Daily Leisure Hours — time allocated to non-work, leisure activities.

Daily Exercise Minutes — physical activity contributing to health and energy.

Commute Time (hours) — unavoidable daily time cost affecting available productivity.

# Time & recovery-related columns:

Daily Sleep Hours — recovery and rest indicator.
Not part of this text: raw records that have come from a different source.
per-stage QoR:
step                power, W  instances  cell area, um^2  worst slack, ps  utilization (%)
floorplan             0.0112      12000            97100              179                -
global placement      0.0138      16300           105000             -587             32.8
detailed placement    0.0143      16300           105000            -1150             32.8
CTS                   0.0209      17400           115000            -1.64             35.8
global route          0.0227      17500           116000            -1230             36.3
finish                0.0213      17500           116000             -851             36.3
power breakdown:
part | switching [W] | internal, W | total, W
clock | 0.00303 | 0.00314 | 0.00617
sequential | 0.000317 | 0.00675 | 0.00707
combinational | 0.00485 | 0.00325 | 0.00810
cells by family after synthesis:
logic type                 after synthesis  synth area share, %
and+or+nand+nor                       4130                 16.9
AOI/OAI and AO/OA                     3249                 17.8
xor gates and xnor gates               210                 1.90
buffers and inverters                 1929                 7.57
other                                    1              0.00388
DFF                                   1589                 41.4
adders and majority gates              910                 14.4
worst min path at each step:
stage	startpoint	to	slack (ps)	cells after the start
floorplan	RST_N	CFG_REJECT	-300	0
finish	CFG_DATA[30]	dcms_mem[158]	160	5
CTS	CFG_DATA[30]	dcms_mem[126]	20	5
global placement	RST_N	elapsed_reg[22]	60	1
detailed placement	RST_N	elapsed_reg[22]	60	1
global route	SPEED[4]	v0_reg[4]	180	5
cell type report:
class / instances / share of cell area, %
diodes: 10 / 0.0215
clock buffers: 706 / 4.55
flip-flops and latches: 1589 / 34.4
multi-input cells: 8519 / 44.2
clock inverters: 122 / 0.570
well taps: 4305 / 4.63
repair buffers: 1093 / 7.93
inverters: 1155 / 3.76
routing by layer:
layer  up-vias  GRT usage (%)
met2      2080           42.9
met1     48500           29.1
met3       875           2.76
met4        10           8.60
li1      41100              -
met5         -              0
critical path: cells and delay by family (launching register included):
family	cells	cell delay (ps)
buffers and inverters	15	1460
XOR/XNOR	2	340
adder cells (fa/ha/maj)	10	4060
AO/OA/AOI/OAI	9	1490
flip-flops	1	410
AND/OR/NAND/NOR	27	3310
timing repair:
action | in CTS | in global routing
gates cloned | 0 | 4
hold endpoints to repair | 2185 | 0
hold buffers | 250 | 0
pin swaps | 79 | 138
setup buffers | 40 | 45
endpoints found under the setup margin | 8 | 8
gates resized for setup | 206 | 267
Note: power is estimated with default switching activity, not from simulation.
File: src/hw/irqfe_edge.sv
// two-flop synchroniser with edge detection for a group of pins
`timescale 1ns/1ps
`default_nettype none
module irqfe_edge #(
  parameter int W = 1,
  parameter logic [W-1:0] IDLE = '1
) (
  input wire logic clock,
  input wire logic rstn,
  input wire logic [W-1:0] pin,
  output logic [W-1:0] level,
  output logic [W-1:0] rise,
  output logic [W-1:0] fall
);
  logic [W-1:0] meta_q;
  logic [W-1:0] sync_q;
  logic [W-1:0] prev_q;

  // idle reset value keeps a false edge away at reset release
  always_ff @(posedge clock or negedge rstn) begin
    if (!rstn) begin
      meta_q <= IDLE;
      sync_q <= IDLE;
      prev_q <= IDLE;
    end else begin
      meta_q <= pin;
      sync_q <= meta_q;
      prev_q <= sync_q;
    end
  end

  // compare successive sampled levels
  assign level = sync_q;
  assign rise = sync_q & ~prev_q;
  assign fall = ~sync_q & prev_q;
endmodule // irqfe_edge
`default_nettype wire

File: src/hw/irqfe_match.sv
// address comparators raising a request before a chosen instruction
`timescale 1ns/1ps
`default_nettype none
module irqfe_match
  import irqfe_pkg::*;
#(
  parameter int N = MATCH_N
) (
  input wire logic [N-1:0] enable,
  input wire logic [N*ADDR_W-1:0] match_addr,
  input wire logic fetch_start,
  input wire logic [ADDR_W-1:0] fetch_addr,
  input wire logic fetch_external,
  input wire logic fetch_short_op,
  input wire logic ext_bus_8bit,
  output logic hit,
  output logic [1:0] unit,
  output logic [ADDR_W-1:0] return_pc
);
  logic [ADDR_W-1:0] sel_addr;

  // lowest unit wins when two registers hold the same address
  always_comb begin
    hit = 1'b0;
    unit = 2'h0;
    sel_addr = '0;
    for (int i = N - 1; i >= 0; i--) begin
      if (enable[i] && fetch_addr == match_addr[i*ADDR_W +: ADDR_W]) begin
        hit = 1'b1;
        unit = i[1:0];
        sel_addr = match_addr[i*ADDR_W +: ADDR_W];
      end
    end
    // no detection on external areas of an 8-bit bus
    if (!fetch_start || (fetch_external && ext_bus_8bit)) begin
      hit = 1'b0;
    end
  end

  // stacked pc is not the true return address
  assign return_pc = sel_addr +
    (fetch_short_op ? PC_OFS_SHORT : PC_OFS_OTHER);
endmodule // irqfe_match
`default_nettype wire

File: src/hw/irqfe_top.sv
// interrupt source front end: pin edges, nmi, key input, address match
// How it works
// each of six pin interrupts fires on an edge of chosen polarity.
// route bits pick pin four/five, else serial three/four, for shared vectors.
// software clears the pending flag after changing a route bit.
// software keeps polarity falling when both edges are selected.
// software keeps route bits at serial in expansion and processor modes.
// software keeps serial polarity falling when serial channels are routed.
// collision0 route bit picks timer B3/hsync at 0, uart0 collision at 1.
// collision1 route bit picks timer B4/remote at 0, uart1 collision at 1.
// high-to-low on the nmi pin always raises the nmi, unmasked.
// nmi pin level is readable in status but is no input port.
// a key pin set as input going low raises the key interrupt.
// the key interrupt also wakes the device from wait or stop.
// while one key pin is held low other key falls are ignored.
// software must not use key pins as analog inputs.
// four match units request just before the matching instruction runs.
// units 0,1 enabled by first enable register, 2,3 by second.
// match requests ignore global enable and processor priority level.
// stacked pc is match address plus two for short opcodes, else one.
// no match detection on external areas with an 8-bit bus.
// handler must patch stack and return, or unwind and jump.
// software writes only instruction start addresses as match addresses.
// pins are synchronised and edge detected from successive samples.
`timescale 1ns/1ps
`default_nettype none
module irqfe_top (
  input wire logic clock,
  input wire logic rstn,
  // apb slave
  input wire logic [irqfe_pkg::APB_AW-1:0] paddr,
  input wire logic psel,
  input wire logic penable,
  input wire logic pwrite,
  input wire logic [31:0] pwdata,
  output logic [31:0] prdata,
  output logic pready,
  output logic pslverr,
  // pins
  input wire logic [irqfe_pkg::EXT_N-1:0] ext_edge_irq,
  input wire logic nmi_n,
  input wire logic [irqfe_pkg::KEY_N-1:0] key_pin,
  // on-chip sources sharing vectors
  input wire logic serial3_req,
  input wire logic serial4_req,
  input wire logic timer_b3_req,
  input wire logic collision0_req,
  input wire logic timer_b4_req,
  input wire logic collision1_req,
  // core fetch view
  input wire logic fetch_start,
  input wire logic [irqfe_pkg::ADDR_W-1:0] fetch_addr,
  input wire logic fetch_external,
  input wire logic fetch_short_op,
  input wire logic ext_bus_8bit,
  // requests towards the priority resolver
  output logic [3:0] ext_req,
  output logic shared4_req,
  output logic shared5_req,
  output logic tb3_vec_req,
  output logic tb4_vec_req,
  output logic nmi_req,
  output logic key_req,
  output logic key_wake,
  output logic match_req,
  output logic [1:0] match_unit,
  output logic [irqfe_pkg::ADDR_W-1:0] match_return_pc
);
  import irqfe_pkg::*;

  // pick the active edge for one input
  function automatic logic edge_pick(input logic rise, input logic fall,
                                     input logic both, input logic edge_polarity_bit);
    if (both) begin
      return rise | fall;
    end
    return edge_polarity_bit ? rise : fall;
  endfunction

  // byte address of match address register n; read and write share it
  function automatic logic maddr_at(input logic [APB_AW-1:0] addr,
                                    input int n);
    return addr == OFS_MADDR0 + 8'(n) * OFS_MADDR_STEP;
  endfunction

  logic [7:0] cause_q;
  logic [7:0] cause2_q;
  logic [5:0] pol_q;
  logic [1:0] men1_q;
  logic [1:0] men2_q;
  logic [MATCH_N*ADDR_W-1:0] maddr_q;
  logic [KEY_N-1:0] kdir_q;
  logic [PEND_W-1:0] pend_q;
  logic [PEND_W-1:0] pend_set;
  logic key_low_q;
  logic [EXT_N-1:0] ext_lvl;
  logic [EXT_N-1:0] ext_rise;
  logic [EXT_N-1:0] ext_fall;
  logic [EXT_N-1:0] ext_ev;
  logic nmi_lvl;
  logic nmi_fall;
  logic [KEY_N-1:0] key_lvl;
  logic key_low;
  logic key_ev;
  logic m_hit;
  logic [1:0] m_unit;
  logic [ADDR_W-1:0] m_pc;
  logic acc;
  logic wr_en;
  logic mapped;
  logic [31:0] rd_word;

  // pin synchronisers; idle level is high for all pins
  irqfe_edge #(.W(EXT_N), .IDLE('1)) u_ext (
    .clock(clock),
    .rstn(rstn),
    .pin(ext_edge_irq),
    .level(ext_lvl),
    .rise(ext_rise),
    .fall(ext_fall)
  );

  irqfe_edge #(.W(1), .IDLE(1'b1)) u_nmi (
    .clock(clock),
    .rstn(rstn),
    .pin(nmi_n),
    .level(nmi_lvl),
    .rise(),
    .fall(nmi_fall)
  );

  irqfe_edge #(.W(KEY_N), .IDLE('1)) u_key (
    .clock(clock),
    .rstn(rstn),
    .pin(key_pin),
    .level(key_lvl),
    .rise(),
    .fall()
  );

  // enables of both registers feed one comparator bank
  irqfe_match #(.N(MATCH_N)) u_match (
    .enable({men2_q, men1_q}),
    .match_addr(maddr_q),
    .fetch_start(fetch_start),
    .fetch_addr(fetch_addr),
    .fetch_external(fetch_external),
    .fetch_short_op(fetch_short_op),
    .ext_bus_8bit(ext_bus_8bit),
    .hit(m_hit),
    .unit(m_unit),
    .return_pc(m_pc)
  );

  // edge events per pin; both-edge bit overrides polarity
  always_comb begin
    for (int i = 0; i < EXT_N; i++) begin
      ext_ev[i] = edge_pick(ext_rise[i], ext_fall[i], cause_q[i],
                            pol_q[i]);
    end
  end

  // only input-configured pins count; a new low while another is
  // already low does not make a fresh event
  assign key_low = |(~key_lvl & ~kdir_q);
  assign key_ev = key_low & ~key_low_q;

  always_ff @(posedge clock or negedge rstn) begin
    if (!rstn) begin
      key_low_q <= 1'b0;
    end else begin
      key_low_q <= key_low;
    end
  end

  // registered requests towards the core; pin events pulse one cycle, peripheral requests keep their length
  always_ff @(posedge clock or negedge rstn) begin
    if (!rstn) begin
      ext_req <= 4'h0;
      shared4_req <= 1'b0;
      shared5_req <= 1'b0;
      tb3_vec_req <= 1'b0;
      tb4_vec_req <= 1'b0;
    end else begin
      ext_req <= ext_ev[3:0];
      shared4_req <= cause_q[EXT4_ROUTE_BIT] ? ext_ev[4]
                                              : serial3_req;
      shared5_req <= cause_q[EXT5_ROUTE_BIT] ? ext_ev[5]
                                              : serial4_req;
      tb3_vec_req <= cause2_q[COLL0_ROUTE_BIT] ? collision0_req
                                                : timer_b3_req;
      tb4_vec_req <= cause2_q[COLL1_ROUTE_BIT] ? collision1_req
                                                : timer_b4_req;
    end
  end

  // nmi and key outputs; nothing here can mask them
  // wake is a pulse, so the clock must still run in the low-power modes
  always_ff @(posedge clock or negedge rstn) begin
    if (!rstn) begin
      nmi_req <= 1'b0;
      key_req <= 1'b0;
      key_wake <= 1'b0;
    end else begin
      nmi_req <= nmi_fall;
      key_req <= key_ev;
      key_wake <= key_ev;
    end
  end

  // match request is not gated by any enable flag or level here
  always_ff @(posedge clock or negedge rstn) begin
    if (!rstn) begin
      match_req <= 1'b0;
      match_unit <= 2'h0;
      match_return_pc <= '0;
    end else begin
      match_req <= m_hit;
      if (m_hit) begin
        match_unit <= m_unit;
        match_return_pc <= m_pc;
      end
    end
  end

  // apb: answer one cycle into the access phase
  // one fixed wait state keeps the decode off the critical path
  assign acc = psel & penable;
  assign wr_en = acc & pready & pwrite & mapped;

  always_comb begin
    mapped = 1'b1;
    rd_word = 32'h0000_0000;
    unique case (paddr)
      OFS_CAUSE: rd_word[7:0] = cause_q;
      OFS_CAUSE2: rd_word[7:0] = cause2_q;
      OFS_POL: rd_word[5:0] = pol_q;
      OFS_MEN1: rd_word[1:0] = men1_q;
      OFS_MEN2: rd_word[1:0] = men2_q;
      OFS_PEND: rd_word[PEND_W-1:0] = pend_q;
      OFS_KDIR: rd_word[KEY_N-1:0] = kdir_q;
      OFS_STAT: begin
        rd_word[STAT_NMI_BIT] = nmi_lvl;
        rd_word[STAT_KEY_LSB +: KEY_N] = key_lvl;
        rd_word[STAT_KEYLOW_BIT] = key_low_q;
      end
      default: begin
        mapped = 1'b0;
        for (int i = 0; i < MATCH_N; i++) begin
          if (maddr_at(paddr, i)) begin
            mapped = 1'b1;
            rd_word[ADDR_W-1:0] = maddr_q[i*ADDR_W +: ADDR_W];
          end
        end
      end
    endcase
  end

  // pready high for one cycle; read data and error stand with it
  always_ff @(posedge clock or negedge rstn) begin
    if (!rstn) begin
      pready <= 1'b0;
      pslverr <= 1'b0;
      prdata <= 32'h0000_0000;
    end else begin
      pready <= acc & ~pready;
      pslverr <= acc & ~pready & ~mapped;
      prdata <= (acc & ~pready & ~pwrite) ? rd_word : 32'h0000_0000;
    end
  end

  // source routing; a route change leaves stale pending flags behind,
  // which software has to clear itself
  always_ff @(posedge clock or negedge rstn) begin
    if (!rstn) begin
      cause_q <= RST_CAUSE;
      cause2_q <= RST_CAUSE2;
    end else if (wr_en) begin
      if (paddr == OFS_CAUSE) begin
        cause_q <= pwdata[7:0];
      end
      if (paddr == OFS_CAUSE2) begin
        cause2_q <= pwdata[7:0];
      end
    end
  end

  // pin polarity and key direction
  always_ff @(posedge clock or negedge rstn) begin
    if (!rstn) begin
      pol_q <= RST_POL;
      kdir_q <= RST_KDIR;
    end else if (wr_en) begin
      if (paddr == OFS_POL) begin
        pol_q <= pwdata[5:0];
      end
      if (paddr == OFS_KDIR) begin
        kdir_q <= pwdata[KEY_N-1:0];
      end
    end
  end

  // match enables and addresses
  always_ff @(posedge clock or negedge rstn) begin
    if (!rstn) begin
      men1_q <= RST_MEN;
      men2_q <= RST_MEN;
      maddr_q <= {MATCH_N{RST_MADDR}};
    end else if (wr_en) begin
      if (paddr == OFS_MEN1) begin
        men1_q <= pwdata[1:0];
      end
      if (paddr == OFS_MEN2) begin
        men2_q <= pwdata[1:0];
      end
      for (int i = 0; i < MATCH_N; i++) begin
        if (maddr_at(paddr, i)) begin
          maddr_q[i*ADDR_W +: ADDR_W] <= pwdata[ADDR_W-1:0];
        end
      end
    end
  end

  // sticky event flags for software; an event in the clearing cycle
  // survives because the set term is applied after the clear
  always_comb begin
    pend_set = '0;
    pend_set[PEND_EXT_LSB +: EXT_N] = ext_ev;
    pend_set[PEND_NMI_BIT] = nmi_fall;
    pend_set[PEND_KEY_BIT] = key_ev;
    pend_set[PEND_MATCH_BIT] = m_hit;
  end

  always_ff @(posedge clock or negedge rstn) begin
    if (!rstn) begin
      pend_q <= '0;
    end else if (wr_en && paddr == OFS_PEND) begin
      pend_q <= (pend_q & ~pwdata[PEND_W-1:0]) | pend_set;
    end else begin
      pend_q <= pend_q | pend_set;
    end
  end
endmodule // irqfe_top
`default_nettype wire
Screen Time (hours) — digital exposure influencing focus and fatigue.

# Productivity / outcome indicators:

Productivity Score — overall daily productivity outcome influenced by time allocation and habits.

# Contextual / background columns:

Age — demographic context, not a behavioral signal.

User ID — identifier, not a feature.

# Relevance to NEEL:

This dataset provides a clear daily time-allocation snapshot across work, leisure, exercise, sleep, and commute.

It is well-suited for weekly and monthly productivity analysis, time balance visualization, and habit pattern detection.

The dataset supports NEEL’s goal of explaining how time distribution affects perceived productivity, rather than predicting raw scores.